[Saved entries]:

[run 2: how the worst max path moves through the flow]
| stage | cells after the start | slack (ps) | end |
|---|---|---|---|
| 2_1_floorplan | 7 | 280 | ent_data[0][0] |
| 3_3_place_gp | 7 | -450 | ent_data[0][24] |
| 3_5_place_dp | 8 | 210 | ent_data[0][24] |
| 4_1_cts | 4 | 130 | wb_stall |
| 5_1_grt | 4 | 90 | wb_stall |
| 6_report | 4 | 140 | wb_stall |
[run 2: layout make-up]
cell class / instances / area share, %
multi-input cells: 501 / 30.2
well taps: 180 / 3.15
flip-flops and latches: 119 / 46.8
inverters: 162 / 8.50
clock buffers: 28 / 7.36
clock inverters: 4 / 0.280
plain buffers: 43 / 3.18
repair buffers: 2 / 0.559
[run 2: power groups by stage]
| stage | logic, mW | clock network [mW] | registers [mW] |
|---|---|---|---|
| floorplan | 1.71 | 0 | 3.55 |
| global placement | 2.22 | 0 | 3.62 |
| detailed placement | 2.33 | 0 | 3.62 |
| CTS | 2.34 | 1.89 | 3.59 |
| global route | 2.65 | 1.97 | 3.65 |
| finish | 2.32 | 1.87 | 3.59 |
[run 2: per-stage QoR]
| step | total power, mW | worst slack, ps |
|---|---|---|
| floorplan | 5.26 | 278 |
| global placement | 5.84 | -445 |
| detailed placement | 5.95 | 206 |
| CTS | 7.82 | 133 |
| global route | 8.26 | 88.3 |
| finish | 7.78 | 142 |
===== src/flat_wrapper.sv =====
// flat-port wrapper written by rule: the top's interface ports become plain ports
module mem_lsu_flat import cpu_mem_pkg::*;
#(
    parameter int unsigned DATA_W = 32,
    parameter int unsigned ADDR_W = 32
)
  (clk, rst_n, bus_req_valid, bus_req_we, bus_req_size, bus_req_unsigned, bus_req_addr, bus_req_wdata, bus_mem_dout, bus_stall, bus_ld_valid, bus_ld_data, bus_misalign, bus_mem_cs, bus_mem_we, bus_mem_oe, bus_mem_addr, bus_mem_din);
  mem_lsu_if #(.DATA_W(DATA_W), .ADDR_W(ADDR_W)) bus_i ();
  input  logic clk;
  input  logic rst_n;
  input wire logic [$bits(bus_i.req_valid)-1:0] bus_req_valid;
  input wire logic [$bits(bus_i.req_we)-1:0] bus_req_we;
  input wire logic [$bits(bus_i.req_size)-1:0] bus_req_size;
  input wire logic [$bits(bus_i.req_unsigned)-1:0] bus_req_unsigned;
  input wire logic [$bits(bus_i.req_addr)-1:0] bus_req_addr;
  input wire logic [$bits(bus_i.req_wdata)-1:0] bus_req_wdata;
  input wire logic [$bits(bus_i.mem_dout)-1:0] bus_mem_dout;
  output wire logic [$bits(bus_i.stall)-1:0] bus_stall;
  output wire logic [$bits(bus_i.ld_valid)-1:0] bus_ld_valid;
  output wire logic [$bits(bus_i.ld_data)-1:0] bus_ld_data;
  output wire logic [$bits(bus_i.misalign)-1:0] bus_misalign;
  output wire logic [$bits(bus_i.mem_cs)-1:0] bus_mem_cs;
  output wire logic [$bits(bus_i.mem_we)-1:0] bus_mem_we;
  output wire logic [$bits(bus_i.mem_oe)-1:0] bus_mem_oe;
  output wire logic [$bits(bus_i.mem_addr)-1:0] bus_mem_addr;
  output wire logic [$bits(bus_i.mem_din)-1:0] bus_mem_din;
  assign bus_i.req_valid = bus_req_valid;
  assign bus_i.req_we = bus_req_we;
  assign bus_i.req_size = bus_req_size;
  assign bus_i.req_unsigned = bus_req_unsigned;
  assign bus_i.req_addr = bus_req_addr;
  assign bus_i.req_wdata = bus_req_wdata;
  assign bus_i.mem_dout = bus_mem_dout;
  assign bus_stall = bus_i.stall;
  assign bus_ld_valid = bus_i.ld_valid;
  assign bus_ld_data = bus_i.ld_data;
  assign bus_misalign = bus_i.misalign;
  assign bus_mem_cs = bus_i.mem_cs;
  assign bus_mem_we = bus_i.mem_we;
  assign bus_mem_oe = bus_i.mem_oe;
  assign bus_mem_addr = bus_i.mem_addr;
  assign bus_mem_din = bus_i.mem_din;
  mem_lsu #(.DATA_W(DATA_W), .ADDR_W(ADDR_W)) u_core (.clk(clk), .rst_n(rst_n), .bus(bus_i));
endmodule

===== config.mk =====
export PLATFORM = sky130hd
export DESIGN_NAME = mem_lsu_flat
export DESIGN_NICKNAME = d
export VERILOG_FILES = /design/src/rtl/mem_lsu_pkg.sv /design/src/rtl/mem_lsu_if.sv /design/src/rtl/mem_lsu_lane_align.sv /design/src/rtl/mem_lsu.sv /design/src/flat_wrapper.sv
export SDC_FILE = /design/constraint.sdc
export NUM_CORES = 1
export LEC_CHECK = 0
export CORE_AREA = 2 2 108 110
export DETAILED_ROUTE_END_ITERATION = 12
export DIE_AREA = 0 0 110 112
export DONT_BUFFER_PORTS = 1
export PLACE_DENSITY = 0.6
export SYNTH_ARGS = -nofsm -noshare
export SYNTH_HDL_FRONTEND = slang
export SYNTH_HIERARCHICAL = 1
export SYNTH_SLANG_ARGS = --single-unit

===== constraint.sdc =====
create_clock -name clk -period 4 [get_ports clk]
set_input_delay 0.2 -clock clk [delete_from_list [all_inputs] [get_ports clk]]
set_output_delay 0.2 -clock clk [all_outputs]
set_load 0.05 [all_outputs]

[Problem to work on]: Give back, word for word, only the lines above from the line holding "90 | wb_stall |" to the line holding "8.26 | 88.3 |", both included.

[Task solution]:
| 5_1_grt | 4 | 90 | wb_stall |
| 6_report | 4 | 140 | wb_stall |
[run 2: layout make-up]
cell class / instances / area share, %
multi-input cells: 501 / 30.2
well taps: 180 / 3.15
flip-flops and latches: 119 / 46.8
inverters: 162 / 8.50
clock buffers: 28 / 7.36
clock inverters: 4 / 0.280
plain buffers: 43 / 3.18
repair buffers: 2 / 0.559
[run 2: power groups by stage]
| stage | logic, mW | clock network [mW] | registers [mW] |
|---|---|---|---|
| floorplan | 1.71 | 0 | 3.55 |
| global placement | 2.22 | 0 | 3.62 |
| detailed placement | 2.33 | 0 | 3.62 |
| CTS | 2.34 | 1.89 | 3.59 |
| global route | 2.65 | 1.97 | 3.65 |
| finish | 2.32 | 1.87 | 3.59 |
[run 2: per-stage QoR]
| step | total power, mW | worst slack, ps |
|---|---|---|
| floorplan | 5.26 | 278 |
| global placement | 5.84 | -445 |
| detailed placement | 5.95 | 206 |
| CTS | 7.82 | 133 |
| global route | 8.26 | 88.3 |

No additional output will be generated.